Frederik Julius Bech has been regarded as a typical Enlightenment-inspired theologian. Despite holding a doctorate in theology, he was not a great theologian or scientist, but he was enthusiastic about schooling and public education. He authored a number of works on pedagogy, including En dydig Opdragelse, betragtet som Grunden til Staters sande Vel (A Virtuous Upbringing, Considered the Reason for the True Good of States, 1786) and Er det ligegyldigt hvorledes de ringere Stænder opdrage sine Børn? (Does It Make No Difference How the Poor Raise Their Children? 1787). His work Veiledning til at opdrage en sund, fornuftig, duelig og lykkelig Afkom (Manual on How to Raise Healthy, Reasonable, Sound, and Happy Children, 1792) was the first guide to sexual education in Denmark–Norway. As the parish priest in Ørland, Bech doubled the number of teachers there, and he also established a school for teacher education in Trondheim. He was also one of the founders of the Norwegian Society for Development. The 1915 edition of the Danish encyclopedia Salmonsens Konversationsleksikon describes him as follows: "He was administratively skilled and proficient. Already in Trondheim he improved the school system, increased the teachers' education and pay, made arrangements for the poor in a exemplary manner fitting the circumstances, and set in motion several charitable arrangements with feasible organization."

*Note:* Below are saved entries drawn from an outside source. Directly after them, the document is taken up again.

This design comes from an exercise in tuning for small area, a short achievable clock period and few clock cycles per item on the open sky130 flow, not from production work. At most, simulation tests tie the RTL to the original design; equivalence was not proved. For run 1, only the layout was checked, not whether the RTL still works. Power figures rest on the tool's default switching activity, not on a simulated workload.

## flow/design.v (module list and top-level ports; edited modules follow where they fit)
// module dapid_core: 1755 lines
// module dapid_qstep: 521 lines
// module dual_axis_pid_with_error_weighting_top: 197 lines
module dual_axis_pid_with_error_weighting_top #(
   parameter int CONTROL_HZ = dapid_pkg::CONTROL_HZ_DEF,
   parameter int ANGLE_BITS = dapid_pkg::ANGLE_BITS_DEF
) (
   input  logic        clock,
   input  logic        reset,
   input  logic        req_tvalid,
   output logic        req_tready,
   input  logic [31:0] req_tdata,
   input  logic [1:0]  req_tuser,
   output logic        rsp_tvalid,
   input  logic        rsp_tready,
   output logic [63:0] rsp_tdata,
   input  logic        csr_psel,
   input  logic        csr_penable,
   input  logic        csr_pwrite,
   input  logic [4:0]  csr_paddr,
   input  logic [31:0] csr_pwdata,
   output logic [31:0] csr_prdata,
   output logic        csr_pready
);
  // ...
==> flow/run.sh <==
#!/bin/bash
# synth_recipe.tcl (not shown) runs the flow's synth.tcl, then flattens the netlist and writes it again
# the make line also repeats each setting of config.mk as NAME=value (left out here)
make -C /OpenROAD-flow-scripts/flow DESIGN_CONFIG=/design/flow/config.mk WORK_HOME=/design/flow/orfs CLKGATE_MAP_FILE= SYNTH_SCRIPT=/design/flow/synth_recipe.tcl finish
==> flow/config.mk <==
export PLATFORM = sky130hd
export DESIGN_NAME = dual_axis_pid_with_error_weighting_top
export DESIGN_NICKNAME = dual_axis_pid_with_error_weighting_top
export VERILOG_FILES = /design/flow/design.v
export SDC_FILE = /design/flow/constraint.sdc
export NUM_CORES = 4
export LEC_CHECK = 0
export ABC_AREA = 1
export CAP_MARGIN = 20
export CORE_MARGIN = 2
export CORE_UTILIZATION = 60
export PLACE_DENSITY = 0.72
export SLEW_MARGIN = 20
==> flow/constraint.sdc <==
create_clock -name core_clock -period 11.0 [get_ports {clock}]
set_input_delay 2.2000 -clock core_clock [delete_from_list [all_inputs] [get_ports {clock}]]
set_output_delay 2.2000 -clock core_clock [all_outputs]
set_load 0.01 [all_outputs]
This is an optimization exercise on Yosys and OpenROAD, whose aim is small area and a short achievable clock period, not a production implementation. Only simulation tests tie the RTL to the original design; equivalence was not proved.

### flow/config.mk
export PLATFORM = sky130hd
export DESIGN_NAME = ycbcr_rgb_color_convert
export DESIGN_NICKNAME = ycbcr_rgb_color_convert
export VERILOG_FILES = /design/flow/design.v
export SDC_FILE = /design/flow/constraint.sdc
export NUM_CORES = 4
export LEC_CHECK = 0
export CAP_MARGIN = 20
export CORE_MARGIN = 2
export CORE_UTILIZATION = 40
export SLEW_MARGIN = 20
### flow/run.sh
#!/bin/bash
# synth_recipe.tcl (not shown) runs the flow's synth.tcl, then flattens the netlist and writes it again
# the make line also repeats each setting of config.mk as NAME=value (left out here)
make -C /OpenROAD-flow-scripts/flow DESIGN_CONFIG=/design/flow/config.mk WORK_HOME=/design/flow/orfs CLKGATE_MAP_FILE= SYNTH_SCRIPT=/design/flow/synth_recipe.tcl finish
### flow/design.v
package ycc_pkg;
	localparam int COMP_W  = 8;
	localparam int X_W     = 9;
	localparam int COEF_W  = 18;
	localparam int PROD_W  = X_W + COEF_W;
	localparam int ACC_W   = PROD_W + 1;
	localparam int FRAC_W  = 16;
	localparam int CFG_IDX_W  = 2;
	localparam int CFG_DATA_W = 9;
	localparam logic [CFG_IDX_W-1:0] REG_DIRECTION = 2'd0;
	localparam logic [CFG_IDX_W-1:0] REG_LUMA_OFS  = 2'd1;
	localparam logic [CFG_IDX_W-1:0] REG_SWAP_GB   = 2'd2;
	localparam logic DIR_YCC_TO_RGB = 1'b0;
	localparam logic DIR_RGB_TO_YCC = 1'b1;
	typedef logic signed [X_W-1:0]    x_t;
	typedef logic signed [COEF_W-1:0] coef_t;
	typedef logic signed [PROD_W-1:0] prod_t;
	typedef logic signed [ACC_W-1:0]  acc_t;
	typedef struct packed {
		logic valid;
		logic last;
		logic swap;
	} ctl_t;
	function automatic coef_t coef_of(input logic dir, input int k, input int j);
		coef_t c;
		c = '0;
		if (dir == DIR_YCC_TO_RGB) begin
			case (k * 3 + j)
				0: c = 18'sd65536;
				1: c = 18'sd0;
				2: c = 18'sd91881;
				3: c = 18'sd65536;
				4: c = -18'sd22554;
				5: c = -18'sd46820;
				6: c = 18'sd65536;
				7: c = 18'sd116130;
				default: c = 18'sd0;
			endcase
		end else begin
			case (k * 3 + j)
				0: c = 18'sd19595;
				1: c = 18'sd38470;
				2: c = 18'sd7471;
				3: c = -18'sd11056;
				4: c = -18'sd21712;
				5: c = 18'sd32768;
				6: c = 18'sd32768;
				7: c = -18'sd27440;
				default: c = -18'sd5328;
			endcase
		end
		coef_of = c;
	endfunction
	function automatic acc_t base_of(input logic dir, input int k);
		if (dir == DIR_RGB_TO_YCC && k != 0)
			base_of = 28'sd8388608;
		else
			base_of = 28'sd0;
	endfunction
endpackage
import ycc_pkg::*;
module ycc_sat
(
	input  logic              clk,
	input  logic              arst_n,
	input  ycc_pkg::ctl_t              ctl_s3,
	input  logic [2:0][ACC_W-1:0] acc_s3,
	output logic              done,
	output logic              last_pixel,
	output logic [COMP_W-1:0] out0,
	output logic [COMP_W-1:0] out1,
	output logic [COMP_W-1:0] out2
);
	logic [2:0][COMP_W-1:0] sat;
	always_comb begin
		for (int k = 0; k < 3; k++) begin
			if (acc_s3[k][ACC_W-1]) begin
				sat[k] = '0;
			end else if (|acc_s3[k][ACC_W-2:FRAC_W+COMP_W]) begin
				sat[k] = '1;
			end else begin
				sat[k] = acc_s3[k][FRAC_W+COMP_W-1:FRAC_W];
			end
		end
	end
	always_ff @(posedge clk or negedge arst_n) begin
		if (!arst_n) begin
			done <= 1'b0;
		end else begin
			done <= ctl_s3.valid;
		end
	end
	always_ff @(posedge clk) begin
		last_pixel <= ctl_s3.last;
		out0       <= sat[0];
		out1       <= ctl_s3.swap ? sat[2] : sat[1];
		out2       <= ctl_s3.swap ? sat[1] : sat[2];
	end
endmodule
import ycc_pkg::*;
module ycc_mac
(
	input  logic                  clk,
	input  logic                  arst_n,
	input  ycc_pkg::ctl_t                  ctl_s1,
	input  logic                  dir_s1,
	input  logic [2:0][X_W-1:0]   x_s1,
	output ycc_pkg::ctl_t                  ctl_s3,
	output logic [2:0][ACC_W-1:0] acc_s3
);
	ycc_pkg::ctl_t  ctl_s2;
	logic  dir_s2;
	logic [8:0][PROD_W-1:0] prod_s2;
	always_ff @(posedge clk or negedge arst_n) begin
		if (!arst_n) begin
			ctl_s2 <= '0;
			ctl_s3 <= '0;
		end else begin
			ctl_s2 <= ctl_s1;
			ctl_s3 <= ctl_s2;
		end
	end
	always_ff @(posedge clk) begin
		dir_s2 <= dir_s1;
		for (int k = 0; k < 3; k++) begin
			for (int j = 0; j < 3; j++) begin
				prod_s2[k*3+j] <= PROD_W'(ycc_pkg::coef_of(dir_s1, k, j)) * PROD_W'($signed(x_s1[j]));
			end
		end
	end
	always_ff @(posedge clk) begin
		for (int k = 0; k < 3; k++) begin
			acc_s3[k] <= ycc_pkg::base_of(dir_s2, k) + ACC_W'($signed(prod_s2[k*3]))
				+ ACC_W'($signed(prod_s2[k*3+1])) + ACC_W'($signed(prod_s2[k*3+2]));
		end
	end
endmodule
import ycc_pkg::*;
module ycbcr_rgb_color_convert
(
	input  logic                  clk,
	input  logic                  arst_n,
	input  logic                  start,
	output logic                  busy,
	input  logic [COMP_W-1:0]     comp0,
	input  logic [COMP_W-1:0]     comp1,
	input  logic [COMP_W-1:0]     comp2,
	input  logic                  frame_end,
	output logic                  done,
	output logic [COMP_W-1:0]     out0,
	output logic [COMP_W-1:0]     out1,
	output logic [COMP_W-1:0]     out2,
	output logic                  last_pixel,
	input  logic                  cfg_wr_en,
	input  logic [CFG_IDX_W-1:0]  cfg_index,
	input  logic [CFG_DATA_W-1:0] cfg_data
);
	logic                   direction_q;
	logic signed [X_W-1:0]  luma_offset_q;
	logic                   swap_q;
	logic signed [X_W:0]    y_sum;
	logic [COMP_W-1:0]      y_clamp;
	logic [2:0][X_W-1:0]    x_in;
	ycc_pkg::ctl_t ctl_s1;
	logic dir_s1;
	logic [2:0][X_W-1:0] x_s1;
	ycc_pkg::ctl_t ctl_s3;
	logic [2:0][ACC_W-1:0] acc_s3;
	assign busy = 1'b0;
	always_ff @(posedge clk or negedge arst_n) begin
		if (!arst_n) begin
			direction_q   <= DIR_YCC_TO_RGB;
			luma_offset_q <= '0;
			swap_q        <= 1'b0;
		end else if (cfg_wr_en) begin
			case (cfg_index)
				REG_DIRECTION: direction_q   <= cfg_data[0];
				REG_LUMA_OFS:  luma_offset_q <= cfg_data;
				REG_SWAP_GB:   swap_q        <= cfg_data[0];
				default: ;
			endcase
		end
	end
	always_comb begin
		y_sum = $signed({2'b00, comp0}) + {luma_offset_q[X_W-1], luma_offset_q};
		if (y_sum[X_W]) begin
			y_clamp = '0;
		end else if (y_sum[X_W-1]) begin
			y_clamp = '1;
		end else begin
			y_clamp = y_sum[COMP_W-1:0];
		end
		if (direction_q == DIR_RGB_TO_YCC) begin
			x_in[0] = {1'b0, comp0};
			x_in[1] = {1'b0, comp1};
			x_in[2] = {1'b0, comp2};
		end else begin
			x_in[0] = {1'b0, y_clamp};
			x_in[1] = {~comp1[COMP_W-1], ~comp1[COMP_W-1], comp1[COMP_W-2:0]};
			x_in[2] = {~comp2[COMP_W-1], ~comp2[COMP_W-1], comp2[COMP_W-2:0]};
		end
	end
	always_ff @(posedge clk or negedge arst_n) begin
		if (!arst_n) begin
			ctl_s1 <= '0;
		end else begin
			ctl_s1.valid <= start;
			ctl_s1.last  <= frame_end;
			ctl_s1.swap  <= swap_q & (direction_q == DIR_YCC_TO_RGB);
		end
	end
	always_ff @(posedge clk) begin
		dir_s1 <= direction_q;
		for (int j = 0; j < 3; j++) begin
			x_s1[j] <= x_in[j];
		end
	end
	ycc_mac u_mac (
		.clk    (clk),
		.arst_n (arst_n),
		.ctl_s1 (ctl_s1),
		.dir_s1 (dir_s1),
		.x_s1   (x_s1),
		.ctl_s3 (ctl_s3),
		.acc_s3 (acc_s3)
	);
	ycc_sat u_sat (
		.clk        (clk),
		.arst_n     (arst_n),
		.ctl_s3     (ctl_s3),
		.acc_s3     (acc_s3),
		.done       (done),
		.last_pixel (last_pixel),
		.out0       (out0),
		.out1       (out1),
		.out2       (out2)
	);
endmodule
### flow/constraint.sdc
create_clock -name core_clock -period 6.5 [get_ports {clk}]
set_input_delay 1.3000 -clock core_clock [delete_from_list [all_inputs] [get_ports {clk}]]
set_output_delay 1.3000 -clock core_clock [all_outputs]
set_load 0.01 [all_outputs]
==> results.txt <==
per-layer routing:
metal,global-route usage [%],part of all wire (%),up-vias
met5,0,0.016,-
met4,7.81,4.4,2
li1,-,-,11200
met1,25.5,46,11100
met3,3.68,5.2,148
met2,30.9,45,422
placed cells by master (no fill, tap or decap), drive strengths merged, types with 18 or more instances in the layout:
master and instances:
a21o 41, o21ai 91, nand3 32, dfxtp 293
xnor2 178, o21a 29, inv 676, nor2b 26
ha 707, nand2 129, dfrtp 21, clkdlybuf4s50 65
fa 470, o21bai 18, clkbuf 52, buf 41
xor2 41, nor3 40, nor2 187, a31oi 18
conb 33, mux2 27, nand2b 24, a21oi 119
through the flow:
step | util (%) | std cells
2_1_floorplan | - | 3416
3_3_place_gp | 43.3 | 4623
3_5_place_dp | 43.3 | 4623
4_1_cts | 44.8 | 4697
5_1_grt | 44.9 | 4697
6_report | 44.9 | 4697
worst register-to-register path: stages, from the launching register on:
cell      delay [ps]
dfxtp_1          520
nor2b_1          630
fa_1             570
fa_1             540
fa_1             450
fa_1             590
fa_1             430
ha_1             340
o21ai_0          240
o21ai_1          140
a311oi_1         380
o21ai_1          130
a31oi_1          260
nor2b_1           80
o21a_1           180
o41ai_1          310
xnor2_1          160
area by class of cell:
class,instances,area [sq um]
sequential,314,6390
clock inverter,22,243
fill,8257,47100
tap,1144,1430
clock buffer,52,1110
timing repair buffer,106,971
multi-input combinational,2389,25600
inverter,670,2510
flip-flops by register name (all words and copies together) (netlist names), 3 cells and up:
| name | count |
|---|---|
| u_mac.prod_s2 | 204 |
| u_mac.acc_s3 | 36 |
| x_s1 | 26 |
| luma_offset_q | 9 |
| u_sat.out0 | 8 |
| u_sat.out1 | 8 |
| u_sat.out2 | 8 |
| ctl_s1 | 3 |
| u_mac.ctl_s2 | 3 |
| u_mac.ctl_s3 | 3 |
logic make-up after synthesis:
group	count (synthesis)
multiplexers	28
buffers and inverters	713
adder cells (fa/ha/maj)	1177
AO/OA/AOI/OAI	405
XOR/XNOR	219
other	2
AND/OR/NAND/NOR	527
flip-flops	314
final timing paths:
check                                                    end  depth (start not counted)                      start  slack (ps)
worst max-delay path               u_mac.prod_s2[79]$_DFF_P_                         16           x_s1[20]$_DFF_P_         480
worst min-delay path                u_sat.last_pixel$_DFF_P_                          0  u_mac.ctl_s3[1]$_DFF_PN0_         340
worst max register to register     u_mac.prod_s2[79]$_DFF_P_                         16           x_s1[20]$_DFF_P_         480
worst min register to register      u_sat.last_pixel$_DFF_P_                          0  u_mac.ctl_s3[1]$_DFF_PN0_         340
max in group asynchronous       luma_offset_q[0]$_DFFE_PN0P_                          1                     arst_n        4720
min in group asynchronous       luma_offset_q[4]$_DFFE_PN0P_                          1                     arst_n        1220
==> results_dict.tcl <==
set metrics [dict create \
    status "complete, no violations" \
    initialDrtViolationCount 1003 \
    vias 22900 \
    syn-mean-instance-area_sq_um 10.2 \
    nets 4739 \
    pre_cts_slack_ps 466 \
    synth-seq-cells 314 \
    clock-root-buffer "clkbuf_16" \
    ant_nets 0 \
    fp.dieW_microns 298 \
    htree_levels 2 \
    dpl.hpwl_microns 72600 \
    routed_wl_microns 83000 \
    cts_tree "done" \
    first_global_vias 24500 \
    netlist_instances 3385 \
    synthXorXnorAreaFrac_pct 5.54 \
    fin_area_sq_um 38300 \
    crit_slowest_cell "nor2b_1" \
    grt_max_degree 22 \
    antenna_found_initial 4 \
    max_slew_margin_pct 34.8 \
    holdWs_ps 341 \
    synthArstFlopShare_pct 6.69 \
    rsz0062_at_grt "no" \
    critical_path_required_ps 7000 \
    worst_setup_path_end_kind "flip-flop" \
    ys_seq_area_share_pct 18.5 \
    worstPathBufferInverterCount 0 \
    synth.distinct_cells 75 \
    hp-class "flip-flop to flip-flop" \
    synth_common_cells "707 x ha_1, 668 x inv_1, 470 x fa_1, 293 x dfxtp_1, 187 x nor2_1" \
    setup_ws_ps 485 \
    synthAdderAreaFrac_pct 52.8 \
    cp_cell_sequence "nor2b_1, fa_1, fa_1, fa_1, fa_1, fa_1, ha_1, o21ai_0, o21ai_1, a311oi_1, o21ai_1, a31oi_1, nor2b_1, o21a_1, o41ai_1, xnor2_1" \
    tightest_slew_ps 954 \
    antenna_cells 0 \
    cts_inserted_buffers 41 \
    ys_top_cells_by_area "fa_1 27%, ha_1 26%, dfxtp_1 17%" \
    ctsHoldBuffers 0 \
    synth-warning-count 3 \
    drv_cap 0 \
    die_h_microns 298 \
    synth_compound_area_share_pct 7.47 \
    crit_top_cell "fa_1" \
    setup_viol 0 \
    synth_area_sq_um 34600 \
    track_usage_pct 19.3 \
    rows 107 \
    crit_family "adder cells" \
    hold_viol 0 \
    path_max_fanout 5 \
    clk_latency_ps 600 \
    port_buffers 65 \
    critPathLaunchType "flip-flop" \
    post-synth-top-count-cell "ha_1" \
    cts_sinks 314 \
    synth_top_family_by_area "adder cells" \
    core_area_sq_um 85400 \
    drc 0 \
    crit_type "flip-flop to flip-flop" \
    synth_ff_type "dfxtp_1" \
    grt.overflow.total 0 \
    dr.pass1.iters 5 \
    clkTransAtPathRegs_ps 60 \
    die_area_sq_um 88900 \
    max_stage_delay_ps 620 \
    synth_top_area_cell "fa_1" \
    fmax_ghz 0.166 \
    fin_crit_sh_pct 92.5 \
    synthToLayoutAreaGrowth_pct 10.7 \
    ctsResizeCount 0 \
    ios 67 \
    synth_enable_flop_cells 0 \
    drive_gt1_share_pct 4.59 \
    skew_ps 37.3 \
    drt-wirelength-per-cell_microns 17.7 \
    via_per_inst 4.88 \
    synth.top_cell.area_share_pct 27.2 \
    muxShareOfSynthArea_pct 0.908 \
    worstPathArrival_ps 6510 \
    finalMaxSlewViolations 0 \
    yosys.area_share.simple_pct 7.08 \
    setup_tns_ps 0 \
    grt_pass1_wl_microns 133000 \
    gp_congestion 0.947 \
    clock_path_buffers 3 \
    post_cts_buffers 0 \
    final.min_clock_period_ps 6020 \
    initial_core_util_pct 40.5 \
    placed_area_sq_um 37000 \
]

-- separate check: timing with driven ports --
In the flow no input, the clock included, has a driving cell. The finished layout below was timed again as built, in two steps.
Step 1 sets driving cells, clkbuf_16 on the clock port and buf_2 on the other inputs (assumed; they add their load-dependent delay and slew).
Step 2, shift: input delay + t, output delay - t, t = (earliest + latest rising clock arrival at the registers) / 2. This alone moves slack from input paths to output paths.
Three values: no drivers, after step 1, after step 2; two values: the first two.
t, ns: 0.637
setup slack, ns: 0.485 / 0.485 / 0.485
worst setup path after step 2: register to register
latest minus earliest clock arrival (ns): 0.037 / 0.037
worst slew at a driven data input, ns: 0.04
After both steps this run still meets setup and hold. For this run, drivers alone change the setup slack by 0.000 ns; drivers and shift together by 0.000 ns.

Bech was distinctly rationalist, and had a negative opinion of Hans Nielsen Hauge and the Haugean movement. He published a text against Hauge's activities in 1802, Raad og Advarsel imod Sværmerie og dets bedrøvelige Virkninger (Advice and Warning against Fanaticism and Its Deplorable Effects), and in 1806 he also sent a circular to the priests in the Akershus diocese on how Haugeanism could be fought. He was, however, opposed to using police force against the Haugeans, and he typically believed that the movement could best be countered by increased public education.

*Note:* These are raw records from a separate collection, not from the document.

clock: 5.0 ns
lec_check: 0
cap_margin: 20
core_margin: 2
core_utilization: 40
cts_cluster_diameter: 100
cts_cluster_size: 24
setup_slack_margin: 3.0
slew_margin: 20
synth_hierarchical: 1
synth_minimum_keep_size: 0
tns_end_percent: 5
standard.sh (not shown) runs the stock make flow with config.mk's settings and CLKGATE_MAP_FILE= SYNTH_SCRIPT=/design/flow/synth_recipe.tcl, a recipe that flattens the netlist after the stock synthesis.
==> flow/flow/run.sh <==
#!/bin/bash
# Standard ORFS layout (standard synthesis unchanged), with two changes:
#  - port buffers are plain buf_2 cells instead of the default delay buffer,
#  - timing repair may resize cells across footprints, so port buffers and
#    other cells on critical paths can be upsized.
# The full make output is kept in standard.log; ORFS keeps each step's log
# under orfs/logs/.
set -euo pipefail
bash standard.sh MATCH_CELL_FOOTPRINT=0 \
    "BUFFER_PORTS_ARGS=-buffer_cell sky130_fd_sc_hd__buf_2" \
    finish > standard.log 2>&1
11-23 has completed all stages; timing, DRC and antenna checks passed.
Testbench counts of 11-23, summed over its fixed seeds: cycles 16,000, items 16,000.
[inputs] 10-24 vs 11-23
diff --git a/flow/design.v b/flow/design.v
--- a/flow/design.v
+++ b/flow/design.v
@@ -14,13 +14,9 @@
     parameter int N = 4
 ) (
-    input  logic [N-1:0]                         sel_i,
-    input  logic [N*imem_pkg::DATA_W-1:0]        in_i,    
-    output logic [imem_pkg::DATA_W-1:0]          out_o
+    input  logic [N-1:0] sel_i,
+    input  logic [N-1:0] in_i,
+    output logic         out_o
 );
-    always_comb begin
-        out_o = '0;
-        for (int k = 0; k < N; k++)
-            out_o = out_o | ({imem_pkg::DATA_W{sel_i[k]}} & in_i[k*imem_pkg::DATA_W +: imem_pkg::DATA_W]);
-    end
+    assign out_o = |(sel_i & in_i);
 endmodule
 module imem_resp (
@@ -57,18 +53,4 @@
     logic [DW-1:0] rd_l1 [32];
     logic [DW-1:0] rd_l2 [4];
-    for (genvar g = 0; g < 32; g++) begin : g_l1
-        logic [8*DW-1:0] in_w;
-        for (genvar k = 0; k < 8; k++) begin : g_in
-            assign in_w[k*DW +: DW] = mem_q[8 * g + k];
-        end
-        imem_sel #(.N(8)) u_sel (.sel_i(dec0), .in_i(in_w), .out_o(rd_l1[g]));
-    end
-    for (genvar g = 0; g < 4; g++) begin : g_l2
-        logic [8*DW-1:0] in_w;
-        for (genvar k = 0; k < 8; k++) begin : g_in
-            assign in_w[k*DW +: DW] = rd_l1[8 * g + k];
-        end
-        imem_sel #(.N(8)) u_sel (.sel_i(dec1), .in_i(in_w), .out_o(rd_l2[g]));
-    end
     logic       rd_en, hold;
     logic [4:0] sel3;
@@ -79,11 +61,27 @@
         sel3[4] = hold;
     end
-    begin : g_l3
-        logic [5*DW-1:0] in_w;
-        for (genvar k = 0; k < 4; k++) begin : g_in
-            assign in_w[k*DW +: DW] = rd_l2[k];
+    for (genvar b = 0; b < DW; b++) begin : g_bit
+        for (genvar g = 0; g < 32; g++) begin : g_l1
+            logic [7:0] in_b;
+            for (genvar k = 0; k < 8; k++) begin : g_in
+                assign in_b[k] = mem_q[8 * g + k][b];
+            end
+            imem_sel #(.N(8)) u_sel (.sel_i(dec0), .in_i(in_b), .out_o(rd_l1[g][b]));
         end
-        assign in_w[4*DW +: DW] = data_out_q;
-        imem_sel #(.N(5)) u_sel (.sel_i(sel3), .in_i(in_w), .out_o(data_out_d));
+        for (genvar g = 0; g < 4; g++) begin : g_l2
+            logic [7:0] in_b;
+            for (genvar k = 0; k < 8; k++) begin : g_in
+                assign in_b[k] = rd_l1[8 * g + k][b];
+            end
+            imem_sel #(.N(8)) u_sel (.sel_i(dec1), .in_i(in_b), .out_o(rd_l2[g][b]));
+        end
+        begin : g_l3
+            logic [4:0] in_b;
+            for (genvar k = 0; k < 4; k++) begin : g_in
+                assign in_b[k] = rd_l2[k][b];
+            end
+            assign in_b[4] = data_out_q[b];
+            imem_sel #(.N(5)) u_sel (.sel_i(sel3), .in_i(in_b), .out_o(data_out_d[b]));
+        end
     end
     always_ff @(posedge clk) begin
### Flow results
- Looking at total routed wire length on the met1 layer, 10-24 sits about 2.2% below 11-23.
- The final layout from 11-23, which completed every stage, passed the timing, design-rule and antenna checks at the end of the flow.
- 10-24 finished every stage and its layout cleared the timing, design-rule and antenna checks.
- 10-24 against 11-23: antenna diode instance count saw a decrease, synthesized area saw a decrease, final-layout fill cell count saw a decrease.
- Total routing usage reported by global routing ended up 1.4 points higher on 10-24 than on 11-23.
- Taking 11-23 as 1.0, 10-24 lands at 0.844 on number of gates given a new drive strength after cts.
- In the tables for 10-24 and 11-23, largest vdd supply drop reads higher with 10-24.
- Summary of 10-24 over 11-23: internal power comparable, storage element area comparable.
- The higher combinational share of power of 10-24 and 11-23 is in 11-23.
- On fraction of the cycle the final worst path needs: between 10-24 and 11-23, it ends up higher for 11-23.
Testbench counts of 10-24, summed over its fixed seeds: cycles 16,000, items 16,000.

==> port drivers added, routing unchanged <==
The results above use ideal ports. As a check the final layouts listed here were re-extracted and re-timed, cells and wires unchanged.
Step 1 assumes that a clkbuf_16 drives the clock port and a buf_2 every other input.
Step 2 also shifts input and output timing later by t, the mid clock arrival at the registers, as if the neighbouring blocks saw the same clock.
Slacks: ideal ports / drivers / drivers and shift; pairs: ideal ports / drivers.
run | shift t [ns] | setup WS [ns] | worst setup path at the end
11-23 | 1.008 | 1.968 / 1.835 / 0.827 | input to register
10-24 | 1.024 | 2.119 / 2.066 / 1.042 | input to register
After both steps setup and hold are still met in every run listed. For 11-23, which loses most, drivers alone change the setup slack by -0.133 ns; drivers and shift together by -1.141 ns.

Bech wanted to play an active role in politics, but he was not consistent in his positions. In 1814 he was initially loyal to Frederick VI and then to Christian Frederick, and together with Carsten Anker he supported the monarchy at the Meeting of Notables at Eidsvoll. At the Norwegian Constituent Assembly, together with the bishop of the Diocese of Nidaros, Peder Olivarius Bugge, and state secretary Mathias Sommerhielm, he participated in a committee independent of the Constituent Assembly that reviewed the representatives' addresses and authorizations. In the fall of the same year, he was described as "the Union's and the Swedes' voluble attorney at the extraordinary parliament and Carl John's apparent fervent admirer" (Unionens og Svenskernes frasefyldte Advokat paa det overordentlige Storting og Karl Johan’s tilsyneladende varme Beundrer). Christian Frederick is reported to have said about him that "Han skifter Mening, som man skifter Linned" (He changes his mind like one changes underwear).

Bech was the first vice-chancellor of the University of Oslo, and also led the Education Committee (Oplysningscomitéen), the first independent administrative body for cultural affairs. In 1814, the committee was replaced by the Ministry of Church and Education. Bech was also one of the founders of the Norwegian Bible Society in 1816, and was the society's chairman until his death.

In 1815, Bech received the Grand Cross of the Order of the Polar Star.

King Charles XIV John of Sweden apparently forgave Bech's former political vacillation, and in 1818 Bech, as the head of the Church of Norway, crowned him as Charles III John of Norway in Nidaros Cathedral.